• [Exercise objective]: Every line of the data is to be output verbatim.

***** Data *****

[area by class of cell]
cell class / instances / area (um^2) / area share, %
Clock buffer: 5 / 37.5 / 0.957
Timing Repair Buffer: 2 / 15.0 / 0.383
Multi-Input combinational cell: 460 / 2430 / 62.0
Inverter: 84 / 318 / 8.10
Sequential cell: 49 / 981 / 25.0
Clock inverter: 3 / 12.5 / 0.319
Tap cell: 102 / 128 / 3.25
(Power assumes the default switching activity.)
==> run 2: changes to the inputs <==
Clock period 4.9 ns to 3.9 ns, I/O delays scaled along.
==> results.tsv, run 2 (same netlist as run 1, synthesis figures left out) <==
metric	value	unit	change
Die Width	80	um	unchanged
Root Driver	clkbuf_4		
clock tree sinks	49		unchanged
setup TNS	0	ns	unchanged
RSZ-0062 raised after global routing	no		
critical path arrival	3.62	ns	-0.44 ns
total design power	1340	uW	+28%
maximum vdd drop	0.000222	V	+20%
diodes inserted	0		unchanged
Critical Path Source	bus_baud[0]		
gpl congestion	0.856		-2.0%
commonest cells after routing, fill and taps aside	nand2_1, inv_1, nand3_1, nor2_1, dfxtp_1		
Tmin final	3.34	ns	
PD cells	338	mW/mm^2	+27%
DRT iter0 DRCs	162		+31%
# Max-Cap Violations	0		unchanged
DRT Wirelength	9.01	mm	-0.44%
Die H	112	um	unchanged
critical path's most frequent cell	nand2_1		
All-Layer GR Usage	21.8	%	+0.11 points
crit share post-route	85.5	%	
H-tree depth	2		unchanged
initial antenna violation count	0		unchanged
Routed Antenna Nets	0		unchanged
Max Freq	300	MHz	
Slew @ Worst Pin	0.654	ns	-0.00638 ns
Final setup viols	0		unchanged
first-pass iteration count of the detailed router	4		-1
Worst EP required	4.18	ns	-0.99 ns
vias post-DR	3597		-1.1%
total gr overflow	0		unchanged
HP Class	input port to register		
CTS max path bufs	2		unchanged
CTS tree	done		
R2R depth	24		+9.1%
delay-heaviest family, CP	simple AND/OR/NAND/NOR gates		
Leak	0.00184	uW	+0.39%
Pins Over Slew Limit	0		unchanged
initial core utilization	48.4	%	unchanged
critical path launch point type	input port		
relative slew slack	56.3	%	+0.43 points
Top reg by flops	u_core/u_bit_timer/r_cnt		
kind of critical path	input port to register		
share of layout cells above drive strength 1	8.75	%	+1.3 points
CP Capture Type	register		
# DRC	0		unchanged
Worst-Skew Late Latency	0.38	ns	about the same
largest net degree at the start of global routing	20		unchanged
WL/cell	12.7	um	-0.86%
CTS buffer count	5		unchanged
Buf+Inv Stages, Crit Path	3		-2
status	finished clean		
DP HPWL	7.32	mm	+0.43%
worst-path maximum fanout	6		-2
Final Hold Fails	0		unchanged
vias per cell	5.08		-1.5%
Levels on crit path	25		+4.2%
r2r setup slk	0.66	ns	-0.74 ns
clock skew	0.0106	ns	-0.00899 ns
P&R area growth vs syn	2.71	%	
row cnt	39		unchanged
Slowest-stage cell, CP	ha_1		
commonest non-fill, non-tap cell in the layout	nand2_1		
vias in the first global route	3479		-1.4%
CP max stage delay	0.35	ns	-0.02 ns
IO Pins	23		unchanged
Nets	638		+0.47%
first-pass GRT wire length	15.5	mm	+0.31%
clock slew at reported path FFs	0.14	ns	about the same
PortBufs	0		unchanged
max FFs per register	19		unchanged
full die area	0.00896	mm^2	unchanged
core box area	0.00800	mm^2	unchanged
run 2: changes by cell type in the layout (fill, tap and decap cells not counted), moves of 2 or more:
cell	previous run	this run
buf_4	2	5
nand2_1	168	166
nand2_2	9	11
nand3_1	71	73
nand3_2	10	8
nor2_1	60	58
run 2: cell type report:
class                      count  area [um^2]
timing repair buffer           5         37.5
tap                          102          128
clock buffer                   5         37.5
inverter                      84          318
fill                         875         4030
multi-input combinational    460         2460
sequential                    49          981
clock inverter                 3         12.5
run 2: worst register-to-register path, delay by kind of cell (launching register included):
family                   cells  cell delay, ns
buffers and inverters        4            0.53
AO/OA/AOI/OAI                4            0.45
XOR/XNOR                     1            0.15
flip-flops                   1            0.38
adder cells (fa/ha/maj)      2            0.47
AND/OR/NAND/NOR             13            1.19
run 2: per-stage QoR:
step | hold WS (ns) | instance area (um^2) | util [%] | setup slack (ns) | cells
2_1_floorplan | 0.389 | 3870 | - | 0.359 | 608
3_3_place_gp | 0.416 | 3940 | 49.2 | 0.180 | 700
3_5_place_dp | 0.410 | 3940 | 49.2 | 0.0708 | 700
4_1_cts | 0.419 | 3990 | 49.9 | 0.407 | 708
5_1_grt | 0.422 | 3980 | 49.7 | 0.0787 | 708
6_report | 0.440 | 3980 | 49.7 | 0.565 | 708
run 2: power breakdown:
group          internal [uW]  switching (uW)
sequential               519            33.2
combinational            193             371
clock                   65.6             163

*****

• [Answer box]:
[area by class of cell]
cell class / instances / area (um^2) / area share, %
Clock buffer: 5 / 37.5 / 0.957
Timing Repair Buffer: 2 / 15.0 / 0.383
Multi-Input combinational cell: 460 / 2430 / 62.0
Inverter: 84 / 318 / 8.10
Sequential cell: 49 / 981 / 25.0
Clock inverter: 3 / 12.5 / 0.319
Tap cell: 102 / 128 / 3.25
(Power assumes the default switching activity.)
==> run 2: changes to the inputs <==
Clock period 4.9 ns to 3.9 ns, I/O delays scaled along.
==> results.tsv, run 2 (same netlist as run 1, synthesis figures left out) <==
metric	value	unit	change
Die Width	80	um	unchanged
Root Driver	clkbuf_4		
clock tree sinks	49		unchanged
setup TNS	0	ns	unchanged
RSZ-0062 raised after global routing	no		
critical path arrival	3.62	ns	-0.44 ns
total design power	1340	uW	+28%
maximum vdd drop	0.000222	V	+20%
diodes inserted	0		unchanged
Critical Path Source	bus_baud[0]		
gpl congestion	0.856		-2.0%
commonest cells after routing, fill and taps aside	nand2_1, inv_1, nand3_1, nor2_1, dfxtp_1		
Tmin final	3.34	ns	
PD cells	338	mW/mm^2	+27%
DRT iter0 DRCs	162		+31%
# Max-Cap Violations	0		unchanged
DRT Wirelength	9.01	mm	-0.44%
Die H	112	um	unchanged
critical path's most frequent cell	nand2_1		
All-Layer GR Usage	21.8	%	+0.11 points
crit share post-route	85.5	%	
H-tree depth	2		unchanged
initial antenna violation count	0		unchanged
Routed Antenna Nets	0		unchanged
Max Freq	300	MHz	
Slew @ Worst Pin	0.654	ns	-0.00638 ns
Final setup viols	0		unchanged
first-pass iteration count of the detailed router	4		-1
Worst EP required	4.18	ns	-0.99 ns
vias post-DR	3597		-1.1%
total gr overflow	0		unchanged
HP Class	input port to register		
CTS max path bufs	2		unchanged
CTS tree	done		
R2R depth	24		+9.1%
delay-heaviest family, CP	simple AND/OR/NAND/NOR gates		
Leak	0.00184	uW	+0.39%
Pins Over Slew Limit	0		unchanged
initial core utilization	48.4	%	unchanged
critical path launch point type	input port		
relative slew slack	56.3	%	+0.43 points
Top reg by flops	u_core/u_bit_timer/r_cnt		
kind of critical path	input port to register		
share of layout cells above drive strength 1	8.75	%	+1.3 points
CP Capture Type	register		
# DRC	0		unchanged
Worst-Skew Late Latency	0.38	ns	about the same
largest net degree at the start of global routing	20		unchanged
WL/cell	12.7	um	-0.86%
CTS buffer count	5		unchanged
Buf+Inv Stages, Crit Path	3		-2
status	finished clean		
DP HPWL	7.32	mm	+0.43%
worst-path maximum fanout	6		-2
Final Hold Fails	0		unchanged
vias per cell	5.08		-1.5%
Levels on crit path	25		+4.2%
r2r setup slk	0.66	ns	-0.74 ns
clock skew	0.0106	ns	-0.00899 ns
P&R area growth vs syn	2.71	%	
row cnt	39		unchanged
Slowest-stage cell, CP	ha_1		
commonest non-fill, non-tap cell in the layout	nand2_1		
vias in the first global route	3479		-1.4%
CP max stage delay	0.35	ns	-0.02 ns
IO Pins	23		unchanged
Nets	638		+0.47%
first-pass GRT wire length	15.5	mm	+0.31%
clock slew at reported path FFs	0.14	ns	about the same
PortBufs	0		unchanged
max FFs per register	19		unchanged
full die area	0.00896	mm^2	unchanged
core box area	0.00800	mm^2	unchanged
run 2: changes by cell type in the layout (fill, tap and decap cells not counted), moves of 2 or more:
cell	previous run	this run
buf_4	2	5
nand2_1	168	166
nand2_2	9	11
nand3_1	71	73
nand3_2	10	8
nor2_1	60	58
run 2: cell type report:
class                      count  area [um^2]
timing repair buffer           5         37.5
tap                          102          128
clock buffer                   5         37.5
inverter                      84          318
fill                         875         4030
multi-input combinational    460         2460
sequential                    49          981
clock inverter                 3         12.5
run 2: worst register-to-register path, delay by kind of cell (launching register included):
family                   cells  cell delay, ns
buffers and inverters        4            0.53
AO/OA/AOI/OAI                4            0.45
XOR/XNOR                     1            0.15
flip-flops                   1            0.38
adder cells (fa/ha/maj)      2            0.47
AND/OR/NAND/NOR             13            1.19
run 2: per-stage QoR:
step | hold WS (ns) | instance area (um^2) | util [%] | setup slack (ns) | cells
2_1_floorplan | 0.389 | 3870 | - | 0.359 | 608
3_3_place_gp | 0.416 | 3940 | 49.2 | 0.180 | 700
3_5_place_dp | 0.410 | 3940 | 49.2 | 0.0708 | 700
4_1_cts | 0.419 | 3990 | 49.9 | 0.407 | 708
5_1_grt | 0.422 | 3980 | 49.7 | 0.0787 | 708
6_report | 0.440 | 3980 | 49.7 | 0.565 | 708
run 2: power breakdown:
group          internal [uW]  switching (uW)
sequential               519            33.2
combinational            193             371
clock                   65.6             163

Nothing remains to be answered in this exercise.